### WORK TO BE COMPLETED
The lines below are to be quoted exactly, from the first through the one that contains "o211ai_1 | 6 |".

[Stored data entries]
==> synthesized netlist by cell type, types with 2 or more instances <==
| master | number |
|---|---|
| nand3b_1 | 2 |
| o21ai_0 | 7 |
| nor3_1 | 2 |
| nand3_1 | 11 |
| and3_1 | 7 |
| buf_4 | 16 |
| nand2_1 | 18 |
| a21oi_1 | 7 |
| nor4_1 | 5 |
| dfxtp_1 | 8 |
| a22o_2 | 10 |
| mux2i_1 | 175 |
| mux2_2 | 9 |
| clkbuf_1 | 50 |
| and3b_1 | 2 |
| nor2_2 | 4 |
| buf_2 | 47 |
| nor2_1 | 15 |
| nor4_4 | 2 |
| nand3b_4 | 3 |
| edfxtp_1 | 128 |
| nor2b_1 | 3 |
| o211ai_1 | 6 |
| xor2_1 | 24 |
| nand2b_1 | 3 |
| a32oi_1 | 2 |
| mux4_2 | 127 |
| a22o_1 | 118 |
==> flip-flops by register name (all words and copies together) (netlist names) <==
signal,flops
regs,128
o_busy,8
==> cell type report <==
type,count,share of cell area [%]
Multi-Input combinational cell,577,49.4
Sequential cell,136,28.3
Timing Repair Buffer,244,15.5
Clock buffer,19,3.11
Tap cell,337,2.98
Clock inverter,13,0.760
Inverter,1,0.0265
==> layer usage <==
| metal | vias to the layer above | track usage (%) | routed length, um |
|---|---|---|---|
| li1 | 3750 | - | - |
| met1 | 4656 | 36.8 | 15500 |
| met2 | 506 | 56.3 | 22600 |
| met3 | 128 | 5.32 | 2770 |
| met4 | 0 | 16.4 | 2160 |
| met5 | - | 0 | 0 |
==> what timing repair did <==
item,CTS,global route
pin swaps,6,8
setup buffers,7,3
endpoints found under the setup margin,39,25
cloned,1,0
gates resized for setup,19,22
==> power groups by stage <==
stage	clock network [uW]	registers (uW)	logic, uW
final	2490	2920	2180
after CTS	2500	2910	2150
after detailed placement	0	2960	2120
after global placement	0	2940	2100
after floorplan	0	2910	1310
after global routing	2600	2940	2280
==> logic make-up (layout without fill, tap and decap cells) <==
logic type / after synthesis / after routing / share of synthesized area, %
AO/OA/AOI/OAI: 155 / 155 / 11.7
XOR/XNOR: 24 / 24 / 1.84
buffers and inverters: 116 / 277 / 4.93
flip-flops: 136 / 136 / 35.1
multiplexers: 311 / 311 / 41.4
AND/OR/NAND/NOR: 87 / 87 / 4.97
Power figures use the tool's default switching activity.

### EXPECTED OUTPUT
==> synthesized netlist by cell type, types with 2 or more instances <==
| master | number |
|---|---|
| nand3b_1 | 2 |
| o21ai_0 | 7 |
| nor3_1 | 2 |
| nand3_1 | 11 |
| and3_1 | 7 |
| buf_4 | 16 |
| nand2_1 | 18 |
| a21oi_1 | 7 |
| nor4_1 | 5 |
| dfxtp_1 | 8 |
| a22o_2 | 10 |
| mux2i_1 | 175 |
| mux2_2 | 9 |
| clkbuf_1 | 50 |
| and3b_1 | 2 |
| nor2_2 | 4 |
| buf_2 | 47 |
| nor2_1 | 15 |
| nor4_4 | 2 |
| nand3b_4 | 3 |
| edfxtp_1 | 128 |
| nor2b_1 | 3 |
| o211ai_1 | 6 |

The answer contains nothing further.